The report paints a terrifying picture of life in the Coleman Federal Correctional Complex, the country’s largest maximum security prison. It’s nothing unfamiliar to anyone who has watched Oz, or The Wire, but is all the more disturbing because the “chaotic, dangerous environment” in prison is not the invention of a writer. The inmate known as Animal needed a kill to earn his position in the Aryan Brotherhood.
The case, too, illuminates the crucial difference between deprivation of liberty and deprivation of rights.
Paradoxically, confinement may enhance some claims to rights the un-imprisoned do not have. Advocacy groups insist that prisoners have the right to medical care, for example, and the right to food and clothing, rights which a walk through any of our major cities will demonstrate are alien to much of the American public. Those claims, though, by no means guarantee access to care and clothing, and when they do, by no means guarantee access to adequate care and clothing. And many more rights we take for granted are denied by law.
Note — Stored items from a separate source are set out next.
File: config.mk
export PLATFORM = sky130hd
export DESIGN_NAME = sync_fifo_param
export DESIGN_NICKNAME = d
export VERILOG_FILES = /design/src/rtl/sync_fifo_param.sv
export SDC_FILE = /design/constraint.sdc
export NUM_CORES = 1
export LEC_CHECK = 0
export ABC_CLOCK_PERIOD_IN_PS = 3700
export CAP_MARGIN = 20
export CORE_ASPECT_RATIO = 0.9
export CORE_MARGIN = 2
export CORE_UTILIZATION = 56
export CTS_CLUSTER_SIZE = 24
export DETAILED_ROUTE_END_ITERATION = 7
export GPL_TIMING_DRIVEN = 0
export PLACE_DENSITY = 0.78
export SYNTH_ARGS = -nofsm -noshare
export SYNTH_HDL_FRONTEND = slang
export SYNTH_SLANG_ARGS = --single-unit
File: constraint.sdc
create_clock -name clk -period 3.7 [get_ports clk]
set_input_delay 0.74 -clock clk [delete_from_list [all_inputs] [get_ports clk]]
set_output_delay 0.74 -clock clk [all_outputs]
set_load 0.01 [all_outputs]
File: src/rtl/sync_fifo_param.sv
// rtl/sync_fifo_param.sv - parameterised single-clock FIFO with occupancy count, threshold flags and flush
// Optional sticky overflow/underflow flags with err_clr: define FIFO_ERR_FLAGS_EN
module sync_fifo_param #(
  parameter int WIDTH    = 8,
  parameter int DEPTH    = 8,
  parameter int AF_LEVEL = DEPTH - 1,
  parameter int AE_LEVEL = 1,
  localparam int CW      = $clog2(DEPTH + 1)
) (
  input  logic             clk,
  input  logic             rst,
  input  logic             flush,
  input  logic             wr,
  input  logic [WIDTH-1:0] wr_data,
  input  logic             rd,
  output logic [WIDTH-1:0] rd_data,
  output logic             rd_valid,
  output logic             full,
  output logic             empty,
  output logic             almost_full,
  output logic             almost_empty,
`ifdef FIFO_ERR_FLAGS_EN
  input  logic             err_clr,
  output logic             overflow,
  output logic             underflow,
`endif
  output logic [CW-1:0]    count
);

  // Pointers only need to address DEPTH entries; wrap is explicit so any DEPTH works.
  localparam int            PW       = $clog2(DEPTH);
  localparam logic [PW-1:0] LAST_IDX = PW'(DEPTH - 1);
  localparam logic [CW-1:0] DEPTH_C  = CW'(DEPTH);

  logic [WIDTH-1:0] mem [DEPTH];

  logic [PW-1:0]    wr_ptr_q, wr_ptr_d;
  logic [PW-1:0]    rd_ptr_q, rd_ptr_d;
  logic [CW-1:0]    count_q, count_d;
  logic [WIDTH-1:0] rd_data_q, rd_data_d;
  logic             rd_valid_q, rd_valid_d;

  logic             wr_acc;
  logic             rd_acc;

  function automatic logic [PW-1:0] ptr_inc(input logic [PW-1:0] p);
    return (p == LAST_IDX) ? '0 : p + 1'b1;
  endfunction

  // Requests are qualified by the flags of the current (pre-edge) count; flush swallows both.
  assign wr_acc = !flush && wr && !full;
  assign rd_acc = !flush && rd && !empty;

  // Next-state for pointers, occupancy and the registered read port.
  always_comb begin
    wr_ptr_d   = wr_ptr_q;
    rd_ptr_d   = rd_ptr_q;
    count_d    = count_q;
    rd_data_d  = rd_data_q;
    rd_valid_d = 1'b0;
    if (flush) begin
      wr_ptr_d = '0;
      rd_ptr_d = '0;
      count_d  = '0;
    end else begin
      if (wr_acc) begin
        wr_ptr_d = ptr_inc(wr_ptr_q);
      end
      if (rd_acc) begin
        rd_ptr_d   = ptr_inc(rd_ptr_q);
        rd_data_d  = mem[rd_ptr_q];
        rd_valid_d = 1'b1;
      end
      case ({wr_acc, rd_acc})
        2'b10:   count_d = count_q + 1'b1;
        2'b01:   count_d = count_q - 1'b1;
        default: count_d = count_q;
      endcase
    end
  end

  // State registers; reset clears everything except the storage array.
  always_ff @(posedge clk) begin
    if (rst) begin
      wr_ptr_q   <= '0;
      rd_ptr_q   <= '0;
      count_q    <= '0;
      rd_data_q  <= '0;
      rd_valid_q <= 1'b0;
    end else begin
      wr_ptr_q   <= wr_ptr_d;
      rd_ptr_q   <= rd_ptr_d;
      count_q    <= count_d;
      rd_data_q  <= rd_data_d;
      rd_valid_q <= rd_valid_d;
    end
  end

  // Storage write; a write is never visible to a read issued in the same cycle.
  always_ff @(posedge clk) begin
    if (!rst && wr_acc) begin
      mem[wr_ptr_q] <= wr_data;
    end
  end

  assign count        = count_q;
  assign rd_data      = rd_data_q;
  assign rd_valid     = rd_valid_q;
  assign full         = (count_q == DEPTH_C);
  assign empty        = (count_q == '0);
  assign almost_full  = (int'(count_q) >= AF_LEVEL);
  assign almost_empty = (int'(count_q) <= AE_LEVEL);

`ifdef FIFO_ERR_FLAGS_EN
  logic overflow_q, overflow_d;
  logic underflow_q, underflow_d;

  // Sticky error flags; err_clr beats a same-cycle set, flush leaves them alone.
  always_comb begin
    overflow_d  = overflow_q;
    underflow_d = underflow_q;
    if (err_clr) begin
      overflow_d  = 1'b0;
      underflow_d = 1'b0;
    end else begin
      if (wr && full) begin
        overflow_d = 1'b1;
      end
      if (rd && empty) begin
        underflow_d = 1'b1;
      end
    end
  end

  // Error flag registers.
  always_ff @(posedge clk) begin
    if (rst) begin
      overflow_q  <= 1'b0;
      underflow_q <= 1'b0;
    end else begin
      overflow_q  <= overflow_d;
      underflow_q <= underflow_d;
    end
  end

  assign overflow  = overflow_q;
  assign underflow = underflow_q;
`endif

endmodule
The Prison Reform Litigation Act, passed in 1995, makes it very difficult for prisoners suffering physical abuse to file suit, and limits the number of times a prisoner can litigate as a poor person (and thus have filing claims waived).
The Prison Reform Litigation Act harkens back to what is known as the “hands-off” period, when, before the civil rights era brought concerns about rights and discrimination to the fore, prisoners were considered slaves of the state. Prisoners were legally invisible, and deliberately so–judges were worried that prisoners’ claims would clog up the court system. (For the same reason, at least in North Carolina, for a very long time new trials were not granted in criminal cases even if new evidence appeared.) This began to change in the 1950s and 1960s, when inside and outside prisons, people began to force the government to acknowledge their rights. But it was not until the 1970s that Supreme Court Justice Byron White asserted that “There is no Iron Curtain between the Constitution and the prisons of this country.”